Open lab time will most likely be necessary in order for students to complete their
motors. During these times, there should be several staff members present to supervise
students and answer questions.
6.3. Student Part Fabrication
It is unlikely that students will have time to completely fabricate all parts of this motor,
but rather they will need to have some parts either fully or partially fabricated ahead of
time. Developers should have a better idea of how long operations will take to complete
for students after the pilot course during autumn quarter.
I would suggest partially or fully finishing the piston block. It would be useful to at least
rough cut the pockets for the crankshaft and drill the initial hole for the piston cylinders.
In this case, students would still have the experience of milling the pockets to size and
boring the piston cylinders to size.
136
One step that should be performed for students is cutting stock for the crank connecting
disks. Because of the diameter of the stock, and since it is made of aluminum, the cutoff
tool has a tendency to load up and it can be an extremely dangerous operation. Cutoff
tools can break during these kinds of operations, which can be especially hazardous with
a lot of students in the area.
While it would be good to give students CNC experience, it may be best to have students
CNC just the cam profiles and allow the staff to perform the other CNC operations (i.e.
milling the air chamber and O-ring grooves) to save time.
Logistically, it would also be helpful to rough cut the stock for students as well. I would
advise creating a “kit” that contains some of the commonly used items that were
mentioned earlier such as a scale, scribe, etc., and that also contains all the purchased
components (sleeve bearings, air fittings) and material that they will need rough cut and
labeled. This will be fairly time consuming for the instructional staff, but will save a lot
of time with sawing and waiting for saws for students during their lab times.
6.4. Apprentice Piece
If time allows, as an introduction to machining and prior to starting on the air motor, each
student should create a small apprentice piece. This would allow and require every
student to have experience doing every machining process, which can be a major
downfall of working in teams. The piece would be something like a small block that
137
must be machined to a specified size and within a specified tolerance. Students could
create two countersunk clearance screw holes, two threaded screw holes, drill, ream, and
bore a hole, and then face and turn a shaft to fit in the hole. This could also be an
opportunity for instructors to talk about and use go/no go gages. While having each
student create an apprentice piece is fairly time consuming, it will give them a very good
foundation for when they start their air motors, and allow instructors to determine which
students may need additional help.
6.5. Instructional Videos
It would be extremely useful for students to have access to short five- to ten- minute
instructional videos on the machining operations they will be performing. The idea
would be that students watch these videos before lab, and the instructional staff could
then demonstrate the process in person and go into more depth on proper practices and
safety precautions. The students could use the videos as refreshers later on when they are
actually performing the operations themselves.

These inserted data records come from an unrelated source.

This design comes from an exercise in tuning for small area, a short achievable clock period and few clock cycles per item on the open sky130 flow, not from production work. The RTL was checked by simulation tests, not by an equivalence proof against the original design.

// sha256_stream_core
module sha256_stream_core (
    input  logic         clk,
    input  logic         rst,
    input  logic         valid_in,
    output logic         ready_in,
    input  logic         first_in,
    input  logic         last_in,
    input  logic [511:0] data_in,
    output logic [255:0] data_out,
    output logic         valid_out,
    output logic         busy
);
    localparam logic [31:0] IV0 = 32'h6a09e667;
    localparam logic [31:0] IV1 = 32'hbb67ae85;
    localparam logic [31:0] IV2 = 32'h3c6ef372;
    localparam logic [31:0] IV3 = 32'ha54ff53a;
    localparam logic [31:0] IV4 = 32'h510e527f;
    localparam logic [31:0] IV5 = 32'h9b05688c;
    localparam logic [31:0] IV6 = 32'h1f83d9ab;
    localparam logic [31:0] IV7 = 32'h5be0cd19;
    localparam logic [31:0] K0  = 32'h428a2f98;
    localparam logic [31:0] Y_IV = IV7 + K0;         
    localparam logic [31:0] Z_IV = IV3 + IV7 + K0;   
    function automatic logic [31:0] k_next(input logic [5:0] idx);
        case (idx)
            6'd0: k_next = 32'h71374491;
            6'd1: k_next = 32'hb5c0fbcf;
            6'd2: k_next = 32'he9b5dba5;
            6'd3: k_next = 32'h3956c25b;
            6'd4: k_next = 32'h59f111f1;
            6'd5: k_next = 32'h923f82a4;
            6'd6: k_next = 32'hab1c5ed5;
            6'd7: k_next = 32'hd807aa98;
            6'd8: k_next = 32'h12835b01;
            6'd9: k_next = 32'h243185be;
            6'd10: k_next = 32'h550c7dc3;
            6'd11: k_next = 32'h72be5d74;
            6'd12: k_next = 32'h80deb1fe;
            6'd13: k_next = 32'h9bdc06a7;
            6'd14: k_next = 32'hc19bf174;
            6'd15: k_next = 32'he49b69c1;
            6'd16: k_next = 32'hefbe4786;
            6'd17: k_next = 32'h0fc19dc6;
            6'd18: k_next = 32'h240ca1cc;
            6'd19: k_next = 32'h2de92c6f;
            6'd20: k_next = 32'h4a7484aa;
            6'd21: k_next = 32'h5cb0a9dc;
            6'd22: k_next = 32'h76f988da;
            6'd23: k_next = 32'h983e5152;
            6'd24: k_next = 32'ha831c66d;
            6'd25: k_next = 32'hb00327c8;
            6'd26: k_next = 32'hbf597fc7;
            6'd27: k_next = 32'hc6e00bf3;
            6'd28: k_next = 32'hd5a79147;
            6'd29: k_next = 32'h06ca6351;
            6'd30: k_next = 32'h14292967;
            6'd31: k_next = 32'h27b70a85;
  ...
For scale: ~1300 flip-flops, about 780 I/O pins.
clock: 8.0 ns
lec_check: 0
cap_margin: 20
core_margin: 2
core_utilization: 40
cts_buf_list: sky130_fd_sc_hd__clkbuf_8
cts_cluster_diameter: 60
cts_cluster_size: 12
place_density: 0.75
setup_slack_margin: 3.5
slew_margin: 20
tns_end_percent: 5
standard.sh (not shown) runs the stock make flow with config.mk's settings and CLKGATE_MAP_FILE= SYNTH_SCRIPT=/design/flow/synth_recipe.tcl, a recipe that flattens the netlist after the stock synthesis.
==> flow/flow/run.sh <==
#!/bin/bash
set -o pipefail
export BUFFER_PORTS_ARGS="-buffer_cell sky130_fd_sc_hd__buf_1"
bash standard.sh > standard_flow.log 2>&1
Testbench counts at the start, summed over its fixed seeds: cycles 16,208, blocks 253.
Change:
- PLACE_DENSITY: 0.75 -> default
- SETUP_SLACK_MARGIN: 3.5 -> 4.0
The new run ran to the end with no violations.
Synthesized cell count stays the same.
Worst setup slack improves by 220 ps.
Clock skew went down by 13 ps.
Count of clock-buffer cells in the layout goes up by 17.
Global-route usage grows by 2.0 points.
Non-clock buffer count came out higher by 94.
Utilization goes up by 1.5 points.
Cell count increases by 1.0%.


## job 782
Another version of the RTL of sha256_stream_core (not shown whole).
Size: ~780 I/O pins.
export LEC_CHECK = 0
export CAP_MARGIN = 20
export CORE_MARGIN = 2
export CORE_UTILIZATION = 40
export SETUP_SLACK_MARGIN = 3.5
export SLEW_MARGIN = 20
create_clock -name core_clock -period 8.0 [get_ports {clk}]
Scripts as last shown in full above: flow/flow/run.sh
Testbench counts of job 782, summed over its fixed seeds: cycles 16,208, blocks 253.
Inputs modified between job 782 and job 5996:
Settings: SETUP_SLACK_MARGIN no longer set, was 3.5.
==> flow/run.sh (new file) <==
#!/bin/bash
# synth_recipe.tcl (not shown) runs the flow's synth.tcl, then flattens the netlist and writes it again
# the make line also repeats each setting of config.mk as NAME=value (left out here)
make -C /OpenROAD-flow-scripts/flow DESIGN_CONFIG=/design/flow/config.mk WORK_HOME=/design/flow/orfs CLKGATE_MAP_FILE= SYNTH_SCRIPT=/design/flow/synth_recipe.tcl finish
removed: flow/flow/run.sh
removed: flow/standard.sh
Notes after the runs:
- In the tables for job 782 and job 5996, number of post-CTS setup repair buffers reads higher with job 782.
- Looking at origin of the worst setup path, the e_q[26] result is from job 5996; the e_q[18] one comes from job 782.
- Higher period utilization was reported by job 5996, not job 782.
- Number of max-slew violations in the final report: job 5996 vs job 782, no meaningful difference
The inputs of job 5375 differ from those of job 5996 as listed below.
Settings: an added SETUP_SLACK_MARGIN of 5.
==> flow/flow/run.sh (new file) <==
#!/bin/bash
set -o pipefail
export BUFFER_PORTS_ARGS="-buffer_cell sky130_fd_sc_hd__buf_1"
bash standard.sh > standard_flow.log 2>&1
==> flow/standard.sh (new file) <==
#!/bin/bash
# synth_recipe.tcl (not shown) runs the flow's synth.tcl, then flattens the netlist and writes it again
# the make line also repeats each setting of config.mk as NAME=value (left out here)
make -C /OpenROAD-flow-scripts/flow DESIGN_CONFIG=/design/flow/config.mk WORK_HOME=/design/flow/orfs CLKGATE_MAP_FILE= SYNTH_SCRIPT=/design/flow/synth_recipe.tcl "${@:-finish}"
removed: flow/run.sh
Looking at start point of the critical path, the a_q[1] result is from job 5375; the e_q[26] one comes from job 5996.
Relative to job 5996, the post-DP HPWL measured on job 5375 has decreased by a few percent.
Total nets after synthesis: job 5996 vs job 5375 identical
Comparing job 5996 and job 5375, the lower count of cell instances traversed by the critical path is on job 5996.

MIT has similar videos online (http://techtv.mit.edu/collections/ehs-videos/videos);
however, for the most part these videos are too long for a quick reference for students. If
students are given an electronic version of the fabrication procedure on Carmen for
instance, these videos could be hyperlinked throughout the procedure. For example, if
the procedure says “Drill hole .375” deep using a #7 (.201”) drill bit”, the word “Drill”
138
would be hyperlinked to a video that shows the proper procedure for drilling a hole and
how to use the quill readout to determine the proper hole depth. Appendix B gives a
suggested outline of what should be included in these videos.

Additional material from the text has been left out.